Once randomized, the patient will have three motivational interviews with their pharmacist. Each time, a report will be sent to the GP.

Group Type EXPERIMENTAL

GP - pharmacist collaboration and pharmacist motivational interviewing

Intervention Type BEHAVIORAL

1. Patients in the GP-CP clusters randomized to the intervention arm will be offered a joint GP-CP deprescribing intervention by their GP.
2. After the encounter, the patients will go to the pharmacy to get their medication dispensed. They will be given education materials. The pharmacist will plan with the patients 3 Motivational Interviews which will address the risks of using BZDR, and the benefits and modalities of stopping them. The pharmacists will receive a 2-day training course in MI. They will be given guidelines on BZDR deprescribing.
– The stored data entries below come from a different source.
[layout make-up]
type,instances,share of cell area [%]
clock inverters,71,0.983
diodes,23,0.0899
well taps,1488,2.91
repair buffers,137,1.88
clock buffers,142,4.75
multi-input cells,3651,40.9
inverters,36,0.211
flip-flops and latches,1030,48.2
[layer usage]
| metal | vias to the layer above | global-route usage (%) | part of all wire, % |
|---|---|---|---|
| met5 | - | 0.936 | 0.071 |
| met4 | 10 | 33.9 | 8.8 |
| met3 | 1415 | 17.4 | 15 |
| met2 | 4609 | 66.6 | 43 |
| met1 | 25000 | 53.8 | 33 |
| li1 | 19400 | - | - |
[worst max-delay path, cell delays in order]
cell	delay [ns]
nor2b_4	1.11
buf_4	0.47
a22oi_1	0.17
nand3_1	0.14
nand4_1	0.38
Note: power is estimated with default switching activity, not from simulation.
==> src/rtl/reg_scoreboard_pkg.sv <==
// Shared encodings for the GPR scoreboard: destination latency
// classes, stall causes and the architectural register count.
package reg_scoreboard_pkg;

    localparam int NUM_GPR = 32;

    typedef enum logic [1:0] {
        WC_ALU  = 2'd0,
        WC_LOAD = 2'd1,
        WC_LONG = 2'd2,
        WC_RSVD = 2'd3
    } wr_class_e;

    typedef enum logic [1:0] {
        SC_NONE     = 2'd0,
        SC_LOAD_USE = 2'd1,
        SC_LONG_RAW = 2'd2,
        SC_MDU      = 2'd3
    } stall_cause_e;

endpackage

==> src/rtl/sb_cnt_cell.sv <==
// Per-register load countdown: load, clear, decrement-when-running.
// A nonzero count means the register result is not yet forwardable.
module sb_cnt_cell
    import reg_scoreboard_pkg::*;
#(
    parameter int CW       = 1,
    parameter int LOAD_VAL = 1
) (
    input  logic clk_i,
    input  logic rst_i,
    input  logic clr_i,
    input  logic load_i,
    input  logic zero_i,
    input  logic hold_i,
    output logic busy_o
);

    logic [CW-1:0] cnt_q;
    logic [CW-1:0] cnt_d;

    // An issue write wins over the decrement of the same cycle.
    always_comb begin
        cnt_d = cnt_q;
        if (clr_i) begin
            cnt_d = '0;
        end else if (load_i) begin
            cnt_d = CW'(LOAD_VAL);
        end else if (zero_i) begin
            cnt_d = '0;
        end else if (!hold_i && (cnt_q != '0)) begin
            cnt_d = cnt_q - CW'(1);
        end
    end

    always_ff @(posedge clk_i or posedge rst_i) begin
        if (rst_i) begin
            cnt_q <= '0;
        end else begin
            cnt_q <= cnt_d;
        end
    end

    assign busy_o = (cnt_q != '0);

endmodule

==> src/rtl/reg_scoreboard.sv <==
// GPR scoreboard for the ID stage: load-use countdowns per register
// plus a single outstanding long (MULT/DIV) destination.
module reg_scoreboard
    import reg_scoreboard_pkg::*;
#(
    parameter int REG_NUM  = NUM_GPR,
    parameter int LOAD_LAT = 1
) (
    input  logic               clk,
    input  logic               rst,
    input  logic               reg_read_en_1,
    input  logic [4:0]         reg_addr_1,
    input  logic               reg_read_en_2,
    input  logic [4:0]         reg_addr_2,
    input  logic               reg_write_en,
    input  logic [4:0]         reg_write_addr,
    input  logic               issue_valid,
    input  logic [1:0]         wr_class,
    input  logic               stall_ext,
    input  logic               flush,
    input  logic               long_done,
    output logic               stall_req,
    output logic [1:0]         stall_cause,
    output logic [REG_NUM-1:0] busy_mask,
    output logic               mdu_cancel
);

    localparam int CW = (LOAD_LAT < 1) ? 1 : $clog2(LOAD_LAT + 1);

    wr_class_e          cls;
    logic [REG_NUM-1:0] cnt_busy;
    logic               long_busy_q;
    logic               long_busy_d;
    logic [4:0]         long_addr_q;
    logic [4:0]         long_addr_d;
    logic               mdu_cancel_q;
    logic               mdu_cancel_d;
    logic               rd1;
    logic               rd2;
    logic               haz_load;
    logic               haz_long;
    logic               haz_mdu;
    logic               issue;
    logic               wr_ok;
    logic               load_set;
    logic               alu_clr;
    logic               long_set;

    assign cls = wr_class_e'(wr_class);
    assign rd1 = reg_read_en_1 && (reg_addr_1 != 5'd0);
    assign rd2 = reg_read_en_2 && (reg_addr_2 != 5'd0);

    assign haz_load = (rd1 && cnt_busy[reg_addr_1])
                   || (rd2 && cnt_busy[reg_addr_2]);

    // long_addr is never r0, so a write-enable to r0 cannot match it.
    assign haz_long = long_busy_q
                   && ((rd1 && (reg_addr_1 == long_addr_q))
                    || (rd2 && (reg_addr_2 == long_addr_q))
                    || (reg_write_en && (reg_write_addr == long_addr_q)));

    assign haz_mdu = (cls == WC_LONG) && long_busy_q;

    always_comb begin
        stall_req   = 1'b0;
        stall_cause = SC_NONE;
        if (issue_valid) begin
            if (haz_long) begin
                stall_req   = 1'b1;
                stall_cause = SC_LONG_RAW;
            end else if (haz_load) begin
                stall_req   = 1'b1;
                stall_cause = SC_LOAD_USE;
            end else if (haz_mdu) begin
                stall_req   = 1'b1;
                stall_cause = SC_MDU;
            end
        end
    end

    assign issue    = issue_valid && !stall_req && !stall_ext && !flush;
    assign wr_ok    = issue && reg_write_en && (reg_write_addr != 5'd0);
    assign load_set = wr_ok && (cls == WC_LOAD);
    assign alu_clr  = wr_ok && ((cls == WC_ALU) || (cls == WC_RSVD));
    assign long_set = wr_ok && (cls == WC_LONG);

    assign cnt_busy[0] = 1'b0;

    for (genvar r = 1; r < REG_NUM; r++) begin : g_cell
        logic hit;
        assign hit = (reg_write_addr == 5'(r));
        sb_cnt_cell #(
            .CW       (CW),
            .LOAD_VAL (LOAD_LAT)
        ) u_cell (
            .clk_i  (clk),
            .rst_i  (rst),
            .clr_i  (flush),
            .load_i (load_set && hit),
            .zero_i (alu_clr && hit),
            .hold_i (stall_ext),
            .busy_o (cnt_busy[r])
        );
    end

    always_comb begin
        long_busy_d  = long_busy_q;
        long_addr_d  = long_addr_q;
        mdu_cancel_d = 1'b0;
        if (flush) begin
            long_busy_d  = 1'b0;
            mdu_cancel_d = long_busy_q;
        end else if (long_set) begin
            long_busy_d = 1'b1;
            long_addr_d = reg_write_addr;
        end else if (long_done) begin
            long_busy_d = 1'b0;
        end
    end

    always_ff @(posedge clk or posedge rst) begin
        if (rst) begin
            long_busy_q  <= 1'b0;
            long_addr_q  <= 5'd0;
            mdu_cancel_q <= 1'b0;
        end else begin
            long_busy_q  <= long_busy_d;
            long_addr_q  <= long_addr_d;
            mdu_cancel_q <= mdu_cancel_d;
        end
    end

    always_comb begin
        busy_mask = '0;
        for (int r = 0; r < REG_NUM; r++) begin
            busy_mask[r] = cnt_busy[r]
                        || (long_busy_q && (long_addr_q == 5'(r)));
        end
    end

    assign mdu_cancel = mdu_cancel_q;

endmodule
==> config.mk <==
export PLATFORM = sky130hd
export DESIGN_NAME = reg_scoreboard
export DESIGN_NICKNAME = d
export VERILOG_FILES = /design/src/rtl/reg_scoreboard_pkg.sv /design/src/rtl/sb_cnt_cell.sv /design/src/rtl/reg_scoreboard.sv
export SDC_FILE = /design/constraint.sdc
export NUM_CORES = 1
export LEC_CHECK = 0
export ABC_AREA = 1
export CAP_MARGIN = 5
export CORE_MARGIN = 5
export CORE_UTILIZATION = 56
export CTS_CLUSTER_DIAMETER = 60
export DETAILED_ROUTE_END_ITERATION = 10
export HOLD_SLACK_MARGIN = 0.03
export PLACE_DENSITY = 0.83
export SYNTH_ARGS = -nofsm -noshare
export SYNTH_HDL_FRONTEND = slang
export SYNTH_HIERARCHICAL = 1
export SYNTH_SLANG_ARGS = --single-unit
export TNS_END_PERCENT = 100
==> constraint.sdc <==
create_clock -name clk -period 3.4 [get_ports clk]
set_clock_uncertainty 0.2 [all_clocks]
set_input_delay 1.02 -clock clk [delete_from_list [all_inputs] [get_ports clk]]
set_output_delay 1.02 -clock clk [all_outputs]
set_load 0.005 [all_outputs]
== Word level (Yosys, flattened, before mapping) ==
Cells that the tools add are included.
Operators by class
  reduce and logical (&&, ||, !) cells: 218
  bitwise logic cells: 1
  magnitude comparators: 2
  add/sub/neg operators: 31
  equal/unequal tests: 68
  mux-type cells: 140
Operator list (number)
  5-bit == test (second input constant): 32
  1-bit logical AND: 142
  1-bit two-way mux: 134
  4-bit nonzero test: 31
  5-bit by 4-bit == test with 1-bit output (second input constant): 16
  5-bit by 3-bit == test with 1-bit output (second input constant): 8
  1-bit logical OR: 35
  1-bit subtractor (second input constant): 31
  5-bit by 2-bit == test with 1-bit output (second input constant): 4
  5-bit == test: 3
  5-bit nonzero test: 3
  5-bit by 6-bit less-than comparator with 1-bit output (second input constant): 2
  1-bit binary-select mux with 5-bit select: 2
  5-bit by 1-bit == test with 1-bit output (second input constant): 2
  2-bit two-way mux: 4
  5-bit logical NOT: 1
  2-bit == test (second input constant): 2
  1-bit logical NOT: 3
  3-bit nonzero test: 1
  2-bit by 1-bit == test with 1-bit output (second input constant): 1
  2-bit logical NOT: 1
  2-bit AND reduction: 1
  1-bit inverter: 1
Storage, ports and cells
  bits in registers: 38
  input port bits: 26
  output and inout bits: 36

== Logic depth before layout (Yosys ltp) ==
  depth after elaboration: 19
  depth in mapped cells: 17

== By module ==
Netlist, hierarchy kept.
By module, submodules not included
  reg_scoreboard: area an instance 2312.2 um^2, instances 1, cells an instance 445
  sb_cnt_cell: area an instance 55.1 um^2, instances 31, cells an instance 6

== Worst setup path before layout ==
OpenSTA, ideal clock, no wires.
  kind: in2out
  from: input reg_addr_1[0]
  to: output stall_req
  path buffers: 2
  setup slack: 129 ps
  cell stages on the path: 12
  data arrival time: 2051 ps
  required time: 2180 ps
  path through: buf_6 -> clkinv_4 -> buf_8 -> nand4_2 -> o21ai_1 -> inv_1 -> nand3_2 -> nand3_2 -> nand2_2 -> inv_2 -> nor2_8 -> nor2_1
Between the ends
  cells in the longest elaborated chain, start to end: 8
  elaborated cells between the ends (all ways): 14
  those cells by class: eq/ne (1); mux (5); reduce/logical (8)
Ends and longest elaborated chain
  start: declaration: RTL line reg_scoreboard.sv:12  | input logic [4:0] reg_addr_1,
  branches (longest 6 deep; another with 1-bit binary-select mux with 5-bit select)
  1-bit two-way mux *: RTL line reg_scoreboard.sv:68  | if (haz_long) begin
  1-bit two-way mux *: RTL line reg_scoreboard.sv:67  | if (issue_valid) begin
  end: declaration: RTL line reg_scoreboard.sv:22  | output logic stall_req,
Every way passes the cells marked *. The select of a mux whose other input is x is not followed.

== Worst setup path in the final report ==
  from: input reg_addr_2[4]
  to: output stall_req
Between the ends
  cells in the longest elaborated chain, start to end: 8
  elaborated cells between the ends (all ways): 14
  those cells by class: eq/ne (1); mux (5); reduce/logical (8)
Ends and longest elaborated chain
  start: declaration: RTL line reg_scoreboard.sv:14  | input logic [4:0] reg_addr_2,
  branches (longest 6 deep; another with 1-bit binary-select mux with 5-bit select)
  1-bit two-way mux *: RTL line reg_scoreboard.sv:68
  1-bit two-way mux *: RTL line reg_scoreboard.sv:67
Marked as above.

==> metrics <==
pwr dens=228 mW/mm2; Routed WL=between 10000 and 15000 um; FILL cells=560; n_diodes=0; Die Area=between 0.008 and 0.009 mm2; grt total ovfl=0; number of distinct library cells after synthesis=33; pin count of the biggest net entering global routing=34; Post-Syn Area=between 0.004 and 0.005 mm2; GPL Wtd Cong=approximately 0.96; Max stage delay on crit path=around 290 ps; post-layout min period=approximately 3600 ps; buffer depth of the longest clock path=2; Residual DRC=0; Core Area=between 0.006 and 0.007 mm2; most common cell after layout, fill and taps aside=inv_1; R2R setup slack=roughly 880 ps; IO Pins=62; via count=roughly 4.6k; dpl cells=a little over 800; Reg clk slew, reported paths=70 ps; Worst Setup End Kind=primary output; Bufs and invs on worst path=3; synth warn=6; post-route ant nets=0; Via density=~5.5; first-pass GRT wire length=~22000 um; startpoint types=primary input; relative slew slack=0.635; hold path cells=2; Pre-antenna DRT Iters=5; CTS tree=built; Final Cycle Share=1.05; Post-Synthesis Cells=between 600 and 700; DR WL/cell=about 16 um; most frequent cells in the layout=148 x inv_1, 105 x nand2_1, 82 x nand3_1, 77 x nor2_1; syn nets=roughly 660; outcome=finished with violations; Register Area=~950 um2; layout cell share with drive strength beyond 1=0.234; number of cell rows=30; Power Total=~1.2 mW; post-synthesis area per instance=between 6 and 7 um2; violated checks=negative setup slack; cells along the critical path=dlygate4sd2_1, xor2_1, nor3_2, nand4_1, nand3_2, nand2_2, inv_2, nor2_8, nor2_1, buf_2; final worst-path setup slack=-184 ps; Placed Area=0.00490 mm2; worst reg2reg path depth=17; LEAKAGE=between 2 and 2.5 nW; WP data required=2180 ps; TritonCTS Sinks=38; unrepaired setup endpoints after global routing=true; Die H=94.7 um; dpl hpwl=about 10000 um; Setup CP Type=primary input to primary output; Starting Density=0.582; WP data arrival=between 2000 and 2500 ps; CTS Hold Bufs=0; Stages on worst setup path=10; family with the most delay on the worst path=simple AND/OR/NAND/NOR gates; VDD IR max=approximately 0.24 mV; vias in the first global route=approximately 4.3k; area of the multi-input gates=0.00234 mm2; synthesis-stage register bit count=38; Slew Limit Fails=0; initial antenna violation count=0; count of final hold-check violations=0; IO Port Bufs=approximately 60; Hold WS=about 340 ps; min-delay worst type=flip-flop to flip-flop; worst slew pin tran=547 ps; Final Setup Violations=3; Highest Clock Rate=279 MHz; design area=between 0.005 and 0.006 mm2; DRC marker count from the first detailed-route iteration=slightly below 400; fin cells=828; Clock Tree Root=clkbuf_8; DIE WIDTH=approximately 95 um; H-tree levels=2; CTS Buf Count=5; max_cap viols=0; worst-path fanout max=4; Layout Nets=roughly 760; Layout area overhead=29.4%; slowest library cell on the worst path=dlygate4sd2_1; total track usage=0.312; worst skew pair latency=slightly below 300 ps; post-synthesis sequential area ratio=0.237
## Yosys cell counts
master / instances / area share
buf_4: 1 / 0.0019
clkinv_4: 1 / 0.0022
inv_1: 150 / 0.14
inv_2: 2 / 0.0019
xnor2_1: 3 / 0.0065
xor2_1: 8 / 0.017
nand2_1: 106 / 0.099
nor3_1: 3 / 0.0037
clkinv_2: 1 / 0.0012
o211ai_1: 1 / 0.0019
nand3_1: 89 / 0.11
dfrtp_1: 38 / 0.24
a21oi_1: 3 / 0.0037
nand3_4: 3 / 0.013
buf_8: 1 / 0.0037
nand4_1: 8 / 0.012
nor2_1: 79 / 0.074
nand2_2: 1 / 0.0016
ha_1: 2 / 0.0062
o22ai_1: 2 / 0.0031
buf_2: 7 / 0.0087
clkbuf_1: 4 / 0.0037
clkinv_1: 1 / 0.00093
nand3_2: 35 / 0.087
o21ai_0: 29 / 0.036
inv_6: 1 / 0.0022
o21bai_1: 5 / 0.0093
buf_6: 11 / 0.031
a21oi_2: 31 / 0.068
nand4_2: 1 / 0.0031
nor2_2: 2 / 0.0031
o21ai_1: 1 / 0.0012
nor2_8: 1 / 0.0050
## flip-flops by register name, indices dropped and copies added (netlist names)
register / count
g_cell.u_cell/busy_o: 31
mdu_cancel: 1
long_busy_q: 1
long_addr_q: 5
## tightest hold or removal path, cell delays in order (launching register included)
cell and delay (ps):
dfrtp_1 390, nand3_2 80, a21oi_2 40
## path summary, 6_finish.rpt
path | start | end
max in group asynchronous | rst | long_addr_q[3]
max reg2reg | g_cell[25].u_cell/busy_o | g_cell[14].u_cell/busy_o
min in group asynchronous | rst | g_cell[9].u_cell/busy_o
min reg2reg | g_cell[2].u_cell/busy_o | g_cell[2].u_cell/busy_o
min | g_cell[2].u_cell/busy_o | g_cell[2].u_cell/busy_o
max | reg_addr_2[4] | stall_req
## stage by stage
stage	worst slack [ps]	util	TNS (ps)
6_report	-184	0.753	-457
3_3_place_gp	-913	0.710	-7330
4_1_cts	-186	0.751	-484
5_1_grt	-289	0.753	-824
3_5_place_dp	-963	0.710	-9130
2_1_floorplan	129	-	0
## final cells by class
type | instances | share of cell area
clock inverter | 1 | 0.000962
inverter | 156 | 0.115
tap | 96 | 0.0231
sequential | 38 | 0.184
multi-input combinational | 413 | 0.450
timing repair inverter | 2 | 0.00265
clock buffer | 7 | 0.0166
timing repair buffer | 115 | 0.209
## timing repair
item                                    in CTS  in global routing
pin swaps                                   12                  5
gates resized for setup                     65                 10
endpoints found under the hold margin        0                  0
endpoints found under the setup margin       4                 16
buffers inserted                            11                  1
gates cloned                                 3                  0
## report_power, final
part / total [mW] / internal, mW / switching [mW]
sequential: 0.490 / 0.463 / 0.0270
combinational: 0.376 / 0.149 / 0.227
clock: 0.321 / 0.164 / 0.157
## routing by layer
metal	global-route usage	wire length [um]
met3	0.0422	1090
met1	0.406	5300
met2	0.518	6450
met5	0	0
met4	0.131	450
## cell families after synthesis
| family | count (synthesis) | share of synthesized area |
|---|---|---|
| DFF | 38 | 0.237 |
| and+or+nand+nor | 328 | 0.413 |
| xor gates and xnor gates | 11 | 0.0240 |
| AOI/OAI and AO/OA | 72 | 0.123 |
| adders and majority gates | 2 | 0.00623 |
| buffers and inverters | 180 | 0.197 |
Note: power is estimated with default switching activity, not from simulation.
If required, the pharmacists will be supported in their first MI.
3. Following each interview, the pharmacist will inform the GP by means of a formalized report of the points discussed. The pharmacist will inform the GP of the patient's choice or not to get involved in a deprescribing process and of the protocol followed. The objective of this exchange is to formalize the joint GP-CP intervention and to secure the deprescribing of BZDR.

Usual Care

The patient is handled by his GP and the pharmacist as usual (medical encounter plus medication dispensation)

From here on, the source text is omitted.